Sarah Allersby bristled. Sam could tell that she had now used the second of her two best weapons to little effect. Her looks had already failed to impress. On rare occasions when that was the case, her family’s money almost always restored the proper awe. Remi had passed over the money without comment.

“Why on earth not?”

“It doesn’t belong to us, for starters. It belongs to Mexico.”

“Surely you aren’t serious. You’ve already smuggled it all the way here. It’s in your house, in your possession. Why would you go to that trouble, risk arrest and imprisonment, if you don’t want it?”

Sam said, “It was an emergency. We did what we could to preserve the find. What we could do was to remove what was movable away from the site before it got carried off by thieves or the earthquakes and the volcano destroyed it. We also enlisted the local people to protect the shrine. Once we’ve given the experts a chance to study and preserve the codex, it has to go back to Mexico.”

Sarah Allersby leaned toward him as though she were about to spit. “Seven million?”

“May I?” asked Fyffe, the British attorney. “Virtually nobody knows that you have the codex. All you have to do is sign a sale agreement and a nondisclosure agreement and the money will be wired to a bank, or collection of banks, of your choice in the next few hours.”

“We’re not selling anything,” said Remi.

“Careful,” said Sarah. “When I walk out that door, it will mean that we couldn’t agree. Since you’ve demonstrated that you weren’t above smuggling it out of Mexico, I have to assume that the true obstacle was that you want a higher price.”

The Mexican lawyer Escobedo said, “I assure you, this is the best way to proceed. At some point, the Mexican government will take an interest. We can deal with them far better than you can. You’ve been in the Mexican newspapers. If you have the codex, you must have stolen it from the shrine on Tacaná.

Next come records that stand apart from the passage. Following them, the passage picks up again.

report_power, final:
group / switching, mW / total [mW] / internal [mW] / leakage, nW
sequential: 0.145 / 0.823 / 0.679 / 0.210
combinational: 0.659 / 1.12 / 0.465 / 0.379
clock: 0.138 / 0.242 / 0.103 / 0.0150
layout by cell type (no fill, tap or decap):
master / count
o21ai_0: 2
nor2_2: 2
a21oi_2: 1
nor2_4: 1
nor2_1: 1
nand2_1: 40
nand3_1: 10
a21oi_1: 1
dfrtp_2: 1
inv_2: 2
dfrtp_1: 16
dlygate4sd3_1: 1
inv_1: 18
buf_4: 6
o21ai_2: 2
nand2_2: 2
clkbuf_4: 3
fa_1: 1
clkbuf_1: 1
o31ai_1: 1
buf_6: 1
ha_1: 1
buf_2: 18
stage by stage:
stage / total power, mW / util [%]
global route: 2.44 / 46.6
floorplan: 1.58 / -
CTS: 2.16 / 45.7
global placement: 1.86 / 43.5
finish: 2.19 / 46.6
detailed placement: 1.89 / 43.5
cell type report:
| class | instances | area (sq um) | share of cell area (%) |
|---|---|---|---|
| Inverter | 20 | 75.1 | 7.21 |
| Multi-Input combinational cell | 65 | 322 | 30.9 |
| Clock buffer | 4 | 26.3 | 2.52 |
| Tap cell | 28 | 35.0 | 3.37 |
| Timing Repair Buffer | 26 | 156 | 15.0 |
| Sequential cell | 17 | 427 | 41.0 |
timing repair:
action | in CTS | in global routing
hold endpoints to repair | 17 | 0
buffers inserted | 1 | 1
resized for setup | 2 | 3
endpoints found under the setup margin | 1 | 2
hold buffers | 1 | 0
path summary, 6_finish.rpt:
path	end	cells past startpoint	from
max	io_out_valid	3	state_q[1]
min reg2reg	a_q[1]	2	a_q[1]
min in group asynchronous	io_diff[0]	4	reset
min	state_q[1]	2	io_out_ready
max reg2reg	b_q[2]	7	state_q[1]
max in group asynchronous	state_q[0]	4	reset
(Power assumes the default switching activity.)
## src/rtl/rssb_loader.sv

```systemverilog
// Serial program loader for an RSSB core: takes a length byte, N data bytes and a checksum byte,
// writes the data into memory, then releases the core from reset only if the checksum matches.
module rssb_loader #(
   parameter int unsigned      WIDTH      = 8,
   parameter logic [WIDTH-1:0] START_ADDR = '0
) (
   input  logic             clk,
   input  logic             rst,
   input  logic [WIDTH-1:0] in_data,
   input  logic             in_valid,
   output logic             in_ready,
   input  logic             reload,
   output logic             mem_we,
   output logic [WIDTH-1:0] mem_addr,
   output logic [WIDTH-1:0] mem_wdata,
   output logic             cpu_rst,
   output logic             done,
   output logic             err
);

   typedef enum logic [2:0] {StLen, StData, StCsum, StRun, StErr} state_e;

   localparam logic [WIDTH-1:0] One = WIDTH'(1);

   state_e           state_q, state_d;
   logic [WIDTH-1:0] len_q, len_d;
   logic [WIDTH-1:0] cnt_q, cnt_d;
   logic [WIDTH-1:0] sum_q, sum_d;
   logic [WIDTH-1:0] addr_d, wdata_d;
   logic             we_d;
   logic             accept;

   // in_ready is forced low combinationally while rst is held
   assign in_ready = ~rst & ((state_q == StLen) | (state_q == StData) | (state_q == StCsum));
   assign accept   = in_valid & in_ready;

   always_comb begin
      state_d = state_q;
      len_d   = len_q;
      cnt_d   = cnt_q;
      sum_d   = sum_q;
      addr_d  = mem_addr;
      wdata_d = mem_wdata;
      we_d    = 1'b0;
      case (state_q)
         StLen: begin
            if (accept) begin
               len_d   = in_data;
               cnt_d   = '0;
               sum_d   = '0;
               state_d = (in_data == '0) ? StCsum : StData;
            end
         end
         StData: begin
            if (accept) begin
               we_d    = 1'b1;
               addr_d  = START_ADDR + cnt_q;
               wdata_d = in_data;
               sum_d   = sum_q + in_data;
               if (cnt_q == len_q - One) begin
                  state_d = StCsum;
               end else begin
                  cnt_d = cnt_q + One;
               end
            end
         end
         StCsum: begin
            if (accept) begin
               state_d = (in_data == sum_q) ? StRun : StErr;
            end
         end
         StRun, StErr: begin
            if (reload) begin
               state_d = StLen;
            end
         end
         default: state_d = StLen;
      endcase
   end

   always_ff @(posedge clk or posedge rst) begin
      if (rst) begin
         state_q   <= StLen;
         len_q     <= '0;
         cnt_q     <= '0;
         sum_q     <= '0;
         mem_we    <= 1'b0;
         mem_addr  <= '0;
         mem_wdata <= '0;
         cpu_rst   <= 1'b1;
         done      <= 1'b0;
         err       <= 1'b0;
      end else begin
         state_q   <= state_d;
         len_q     <= len_d;
         cnt_q     <= cnt_d;
         sum_q     <= sum_d;
         mem_we    <= we_d;
         mem_addr  <= addr_d;
         mem_wdata <= wdata_d;
         // Registered from next state so the core leaves reset on the edge that enters RUN
         cpu_rst   <= (state_d != StRun);
         done      <= (state_d == StRun);
         err       <= (state_d == StErr);
      end
   end

endmodule

```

If Miss Allersby has it, she can say it came from anywhere – one of her plantations in Guatemala, perhaps. And Tacaná is on the Guatemalan border. A few yards this way or that and transporting the codex becomes perfectly legal.”

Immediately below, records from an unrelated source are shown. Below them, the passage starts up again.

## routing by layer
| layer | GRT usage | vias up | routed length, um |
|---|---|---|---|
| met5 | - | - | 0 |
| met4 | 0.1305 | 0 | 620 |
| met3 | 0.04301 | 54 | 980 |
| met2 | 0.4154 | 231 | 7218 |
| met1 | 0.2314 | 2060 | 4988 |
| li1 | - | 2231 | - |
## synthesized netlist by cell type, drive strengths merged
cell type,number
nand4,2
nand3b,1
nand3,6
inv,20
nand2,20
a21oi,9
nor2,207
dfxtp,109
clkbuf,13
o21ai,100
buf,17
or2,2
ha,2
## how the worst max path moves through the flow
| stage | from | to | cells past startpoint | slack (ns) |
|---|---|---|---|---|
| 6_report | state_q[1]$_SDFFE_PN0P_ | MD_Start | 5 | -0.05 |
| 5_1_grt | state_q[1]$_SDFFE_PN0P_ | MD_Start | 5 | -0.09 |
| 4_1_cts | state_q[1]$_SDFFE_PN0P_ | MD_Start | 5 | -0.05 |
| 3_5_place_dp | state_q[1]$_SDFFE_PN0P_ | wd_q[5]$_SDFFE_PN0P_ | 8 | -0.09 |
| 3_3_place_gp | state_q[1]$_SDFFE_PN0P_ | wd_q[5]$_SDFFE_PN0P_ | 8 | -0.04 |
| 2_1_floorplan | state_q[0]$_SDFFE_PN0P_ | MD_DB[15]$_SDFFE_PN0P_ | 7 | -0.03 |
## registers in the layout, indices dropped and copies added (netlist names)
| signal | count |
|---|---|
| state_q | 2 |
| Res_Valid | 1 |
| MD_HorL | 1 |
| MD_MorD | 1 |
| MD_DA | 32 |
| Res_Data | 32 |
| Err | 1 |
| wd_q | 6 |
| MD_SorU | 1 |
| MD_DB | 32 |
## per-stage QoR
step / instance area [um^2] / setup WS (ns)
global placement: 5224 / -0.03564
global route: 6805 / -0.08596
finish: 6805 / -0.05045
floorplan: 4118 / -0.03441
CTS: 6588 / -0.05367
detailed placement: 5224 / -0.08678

Salazar took his turn. “If you’re worried that the codex will be locked away where it won’t be studied by scientists, don’t be. The codex will be in a museum and scientists will be able to apply for access to it just as they do all over the world. Miss Allersby simply wants to be the legal owner and is willing to protect you from any litigation or government inquiry.”

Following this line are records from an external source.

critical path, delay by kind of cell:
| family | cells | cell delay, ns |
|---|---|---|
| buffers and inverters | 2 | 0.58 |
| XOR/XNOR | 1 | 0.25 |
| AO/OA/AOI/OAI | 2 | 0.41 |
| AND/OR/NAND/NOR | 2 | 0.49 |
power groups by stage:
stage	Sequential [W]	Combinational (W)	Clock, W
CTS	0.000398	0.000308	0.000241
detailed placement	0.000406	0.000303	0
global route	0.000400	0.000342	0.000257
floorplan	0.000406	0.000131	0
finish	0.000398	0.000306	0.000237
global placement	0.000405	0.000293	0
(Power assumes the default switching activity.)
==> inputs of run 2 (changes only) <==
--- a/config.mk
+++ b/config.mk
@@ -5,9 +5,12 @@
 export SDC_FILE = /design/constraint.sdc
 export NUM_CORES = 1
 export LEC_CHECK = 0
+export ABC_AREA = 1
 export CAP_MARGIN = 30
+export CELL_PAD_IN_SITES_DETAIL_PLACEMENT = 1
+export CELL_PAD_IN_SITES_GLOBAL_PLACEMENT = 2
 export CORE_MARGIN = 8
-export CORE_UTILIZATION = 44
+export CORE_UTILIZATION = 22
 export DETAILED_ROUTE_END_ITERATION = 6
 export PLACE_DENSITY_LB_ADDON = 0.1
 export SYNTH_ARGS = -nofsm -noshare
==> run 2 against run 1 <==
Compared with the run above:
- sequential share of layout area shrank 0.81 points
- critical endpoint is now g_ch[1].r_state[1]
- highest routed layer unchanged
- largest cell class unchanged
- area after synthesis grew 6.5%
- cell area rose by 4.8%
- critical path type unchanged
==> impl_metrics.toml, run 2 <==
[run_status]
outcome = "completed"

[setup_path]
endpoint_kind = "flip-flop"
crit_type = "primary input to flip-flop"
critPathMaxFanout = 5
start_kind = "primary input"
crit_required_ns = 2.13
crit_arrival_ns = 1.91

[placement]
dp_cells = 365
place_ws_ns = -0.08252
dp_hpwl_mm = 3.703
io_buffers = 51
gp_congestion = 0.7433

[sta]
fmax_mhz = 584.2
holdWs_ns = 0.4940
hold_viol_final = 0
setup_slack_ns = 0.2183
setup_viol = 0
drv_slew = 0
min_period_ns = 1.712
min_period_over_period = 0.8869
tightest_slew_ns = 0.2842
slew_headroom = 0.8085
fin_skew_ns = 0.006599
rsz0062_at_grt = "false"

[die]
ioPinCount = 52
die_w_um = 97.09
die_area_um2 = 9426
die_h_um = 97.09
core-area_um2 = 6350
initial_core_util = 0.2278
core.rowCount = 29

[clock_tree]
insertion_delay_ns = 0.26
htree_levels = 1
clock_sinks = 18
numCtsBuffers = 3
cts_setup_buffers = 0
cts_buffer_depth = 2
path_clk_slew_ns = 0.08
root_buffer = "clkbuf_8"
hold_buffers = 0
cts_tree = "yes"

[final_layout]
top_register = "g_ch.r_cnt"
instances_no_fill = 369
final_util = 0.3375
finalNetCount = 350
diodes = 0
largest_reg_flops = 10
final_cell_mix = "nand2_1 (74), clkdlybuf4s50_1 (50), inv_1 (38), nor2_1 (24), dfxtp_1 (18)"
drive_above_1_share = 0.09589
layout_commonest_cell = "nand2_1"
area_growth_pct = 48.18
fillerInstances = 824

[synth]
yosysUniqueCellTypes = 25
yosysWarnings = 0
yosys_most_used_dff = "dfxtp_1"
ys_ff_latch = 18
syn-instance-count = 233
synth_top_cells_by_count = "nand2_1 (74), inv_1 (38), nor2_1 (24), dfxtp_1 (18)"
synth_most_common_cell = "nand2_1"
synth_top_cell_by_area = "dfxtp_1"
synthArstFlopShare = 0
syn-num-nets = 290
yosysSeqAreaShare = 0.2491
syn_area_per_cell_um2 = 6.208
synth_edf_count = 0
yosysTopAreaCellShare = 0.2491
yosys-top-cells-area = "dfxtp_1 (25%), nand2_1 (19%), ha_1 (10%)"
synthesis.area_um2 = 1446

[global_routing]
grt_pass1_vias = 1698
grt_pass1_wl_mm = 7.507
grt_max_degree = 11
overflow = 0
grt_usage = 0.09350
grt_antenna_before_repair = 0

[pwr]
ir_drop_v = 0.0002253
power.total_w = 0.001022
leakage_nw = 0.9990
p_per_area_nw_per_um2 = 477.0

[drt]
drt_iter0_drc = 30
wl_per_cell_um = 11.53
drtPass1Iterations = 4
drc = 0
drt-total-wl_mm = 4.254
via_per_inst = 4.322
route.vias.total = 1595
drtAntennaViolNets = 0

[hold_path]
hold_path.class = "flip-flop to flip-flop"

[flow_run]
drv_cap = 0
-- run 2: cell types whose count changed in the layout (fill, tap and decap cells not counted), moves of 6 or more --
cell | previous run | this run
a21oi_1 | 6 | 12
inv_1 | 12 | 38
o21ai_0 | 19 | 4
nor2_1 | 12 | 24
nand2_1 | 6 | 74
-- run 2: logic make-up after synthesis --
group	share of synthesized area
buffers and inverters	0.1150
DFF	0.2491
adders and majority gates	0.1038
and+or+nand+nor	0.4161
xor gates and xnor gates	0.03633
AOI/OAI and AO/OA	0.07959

“I’m very sorry,” Sam said, “but we can’t sell what we don’t own. The codex has to go to the Mexican government. I believe there’s information in it that might be used by grave robbers, pot hunters, and thieves to locate and destroy important sites before archaeologists could ever hope to reach them. We’re not rejecting your offer, we’re rejecting all offers.”

Sarah Allersby stood and looked at her watch. “We’ve got to be going, I’m afraid.” She sighed. “I made you such a large offer because I didn’t want to wait years to buy it from some Mexican institution at auction. But if waiting is necessary, I can do that. At some point, rationality sets in, and bureaucrats realize that a whole new library is better than one old book. Thank you for the tea.”

She turned and in a moment she was out the door. Her lawyers had to hurry to get out and down the sidewalk in time to open the car door for her.

Remi said, “I have a feeling about her.”

“So do I.”

Zoltán stared out the window at the limousine and growled.

Sam and Remi walked back to the climate-controlled room, put on surgical gloves again, took the pot and the codex and carried them out. They went through the secret door in the bookcase, down the stairs to the lower level of the new firing range. Sam opened the gun cabinet, put the codex on a shelf with the pot, closed the safe, and spun the dial of the lock.